Stored data entries:
**config.mk**
```make
export PLATFORM = sky130hd
export DESIGN_NAME = cis_queue
export DESIGN_NICKNAME = d
export VERILOG_FILES = /design/src/sv/cis_pkg.sv /design/src/sv/cis_queue.sv
export SDC_FILE = /design/constraint.sdc
export NUM_CORES = 1
export LEC_CHECK = 0
export ABC_CLOCK_PERIOD_IN_PS = 4510
export BUFFER_PORTS_ARGS = -buffer_cell sky130_fd_sc_hd__buf_4
export CORE_MARGIN = 10
export CORE_UTILIZATION = 52
export CTS_BUF_LIST = sky130_fd_sc_hd__clkbuf_16
export DETAILED_ROUTE_END_ITERATION = 8
export PLACE_DENSITY_LB_ADDON = 0.15
export SYNTH_ARGS = -nofsm -noshare
export SYNTH_HDL_FRONTEND = slang
export SYNTH_SLANG_ARGS = --single-unit
```
**constraint.sdc**
```tcl
create_clock -name clk -period 4.51 [get_ports clk]
set_input_delay 0.451 -clock clk [delete_from_list [all_inputs] [get_ports clk]]
set_output_delay 0.451 -clock clk [all_outputs]
set_load 0.1 [all_outputs]
```
**src/sv/cis_pkg.sv**
```systemverilog
// Shared types and constants for the cumulative interval search core.
// No dependencies; imported by every module of the block.
`default_nettype none

package cis_pkg;

	localparam int DEF_TABLE_DEPTH = 1024;
	localparam int DEF_VALUE_BITS  = 32;
	localparam int QUEUE_DEPTH     = 2;

	localparam logic REQ_WRITE  = 1'b0;
	localparam logic REQ_SEARCH = 1'b1;

	typedef struct packed {
		logic        req_type;
		logic [9:0]  entry_index;
		logic [31:0] entry_value;
		logic [31:0] search_value;
		logic [9:0]  low_bound;
		logic [9:0]  high_bound;
	} cis_req_t;

	typedef struct packed {
		logic       found;
		logic [9:0] position;
	} cis_res_t;

	typedef enum logic [1:0] {
		OP_WRITE,
		OP_SEARCH,
		OP_MISS
	} cis_op_t;

	// idx_a: write index or low bound; idx_b: high bound
	typedef struct packed {
		cis_op_t     op;
		logic [9:0]  idx_a;
		logic [9:0]  idx_b;
		logic [31:0] data;
	} cis_cmd_t;

	typedef enum logic [1:0] {
		ST_IDLE,
		ST_TOTAL,
		ST_SCAN
	} cis_state_t;

endpackage

`default_nettype wire

```
**src/sv/cis_queue.sv**
```systemverilog
// Short command queue between the front stage and the search engine.
// Depends on cis_pkg.
`default_nettype none

module cis_queue import cis_pkg::*; #(
	parameter int DEPTH = QUEUE_DEPTH
) (
	input  wire logic     clk,
	input  wire logic     arst_n,
	input  wire logic     push_valid,
	output logic          push_ready,
	input  wire cis_cmd_t push_data,
	output logic          pop_valid,
	input  wire logic     pop_ready,
	output cis_cmd_t      pop_data
);

	localparam int PW = (DEPTH > 1) ? $clog2(DEPTH) : 1;
	localparam int CW = $clog2(DEPTH + 1);

	cis_cmd_t        slot_q [DEPTH];
	logic [PW-1:0]   wr_ptr_q;
	logic [PW-1:0]   rd_ptr_q;
	logic [CW-1:0]   count_q;
	logic            do_push;
	logic            do_pop;

	assign push_ready = count_q != CW'(DEPTH);
	assign pop_valid  = count_q != '0;
	assign pop_data   = slot_q[rd_ptr_q];
	assign do_push    = push_valid && push_ready;
	assign do_pop     = pop_valid && pop_ready;

	always_ff @(posedge clk or negedge arst_n) begin
		if (!arst_n) begin
			wr_ptr_q <= '0;
			rd_ptr_q <= '0;
			count_q  <= '0;
		end else begin
			if (do_push) begin
				wr_ptr_q <= (wr_ptr_q == PW'(DEPTH - 1)) ? '0 : wr_ptr_q + PW'(1);
			end
			if (do_pop) begin
				rd_ptr_q <= (rd_ptr_q == PW'(DEPTH - 1)) ? '0 : rd_ptr_q + PW'(1);
			end
			if (do_push && !do_pop) begin
				count_q <= count_q + CW'(1);
			end else if (do_pop && !do_push) begin
				count_q <= count_q - CW'(1);
			end
		end
	end

	always_ff @(posedge clk) begin
		if (do_push) begin
			slot_q[wr_ptr_q] <= push_data;
		end
	end

endmodule

`default_nettype wire

```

EXERCISE DETAILS: Quote the data above in full, changing nothing.

SOLUTION BELOW:
**config.mk**
```make
export PLATFORM = sky130hd
export DESIGN_NAME = cis_queue
export DESIGN_NICKNAME = d
export VERILOG_FILES = /design/src/sv/cis_pkg.sv /design/src/sv/cis_queue.sv
export SDC_FILE = /design/constraint.sdc
export NUM_CORES = 1
export LEC_CHECK = 0
export ABC_CLOCK_PERIOD_IN_PS = 4510
export BUFFER_PORTS_ARGS = -buffer_cell sky130_fd_sc_hd__buf_4
export CORE_MARGIN = 10
export CORE_UTILIZATION = 52
export CTS_BUF_LIST = sky130_fd_sc_hd__clkbuf_16
export DETAILED_ROUTE_END_ITERATION = 8
export PLACE_DENSITY_LB_ADDON = 0.15
export SYNTH_ARGS = -nofsm -noshare
export SYNTH_HDL_FRONTEND = slang
export SYNTH_SLANG_ARGS = --single-unit
```
**constraint.sdc**
```tcl
create_clock -name clk -period 4.51 [get_ports clk]
set_input_delay 0.451 -clock clk [delete_from_list [all_inputs] [get_ports clk]]
set_output_delay 0.451 -clock clk [all_outputs]
set_load 0.1 [all_outputs]
```
**src/sv/cis_pkg.sv**
```systemverilog
// Shared types and constants for the cumulative interval search core.
// No dependencies; imported by every module of the block.
`default_nettype none

package cis_pkg;

	localparam int DEF_TABLE_DEPTH = 1024;
	localparam int DEF_VALUE_BITS  = 32;
	localparam int QUEUE_DEPTH     = 2;

	localparam logic REQ_WRITE  = 1'b0;
	localparam logic REQ_SEARCH = 1'b1;

	typedef struct packed {
		logic        req_type;
		logic [9:0]  entry_index;
		logic [31:0] entry_value;
		logic [31:0] search_value;
		logic [9:0]  low_bound;
		logic [9:0]  high_bound;
	} cis_req_t;

	typedef struct packed {
		logic       found;
		logic [9:0] position;
	} cis_res_t;

	typedef enum logic [1:0] {
		OP_WRITE,
		OP_SEARCH,
		OP_MISS
	} cis_op_t;

	// idx_a: write index or low bound; idx_b: high bound
	typedef struct packed {
		cis_op_t     op;
		logic [9:0]  idx_a;
		logic [9:0]  idx_b;
		logic [31:0] data;
	} cis_cmd_t;

	typedef enum logic [1:0] {
		ST_IDLE,
		ST_TOTAL,
		ST_SCAN
	} cis_state_t;

endpackage

`default_nettype wire

```
**src/sv/cis_queue.sv**
```systemverilog
// Short command queue between the front stage and the search engine.
// Depends on cis_pkg.
`default_nettype none

module cis_queue import cis_pkg::*; #(
	parameter int DEPTH = QUEUE_DEPTH
) (
	input  wire logic     clk,
	input  wire logic     arst_n,
	input  wire logic     push_valid,
	output logic          push_ready,
	input  wire cis_cmd_t push_data,
	output logic          pop_valid,
	input  wire logic     pop_ready,
	output cis_cmd_t      pop_data
);

	localparam int PW = (DEPTH > 1) ? $clog2(DEPTH) : 1;
	localparam int CW = $clog2(DEPTH + 1);

	cis_cmd_t        slot_q [DEPTH];
	logic [PW-1:0]   wr_ptr_q;
	logic [PW-1:0]   rd_ptr_q;
	logic [CW-1:0]   count_q;
	logic            do_push;
	logic            do_pop;

	assign push_ready = count_q != CW'(DEPTH);
	assign pop_valid  = count_q != '0;
	assign pop_data   = slot_q[rd_ptr_q];
	assign do_push    = push_valid && push_ready;
	assign do_pop     = pop_valid && pop_ready;

	always_ff @(posedge clk or negedge arst_n) begin
		if (!arst_n) begin
			wr_ptr_q <= '0;
			rd_ptr_q <= '0;
			count_q  <= '0;
		end else begin
			if (do_push) begin
				wr_ptr_q <= (wr_ptr_q == PW'(DEPTH - 1)) ? '0 : wr_ptr_q + PW'(1);
			end
			if (do_pop) begin
				rd_ptr_q <= (rd_ptr_q == PW'(DEPTH - 1)) ? '0 : rd_ptr_q + PW'(1);
			end
			if (do_push && !do_pop) begin
				count_q <= count_q + CW'(1);
			end else if (do_pop && !do_push) begin
				count_q <= count_q - CW'(1);
			end
		end
	end

	always_ff @(posedge clk) begin
		if (do_push) begin
			slot_q[wr_ptr_q] <= push_data;
		end
	end

endmodule

`default_nettype wire

```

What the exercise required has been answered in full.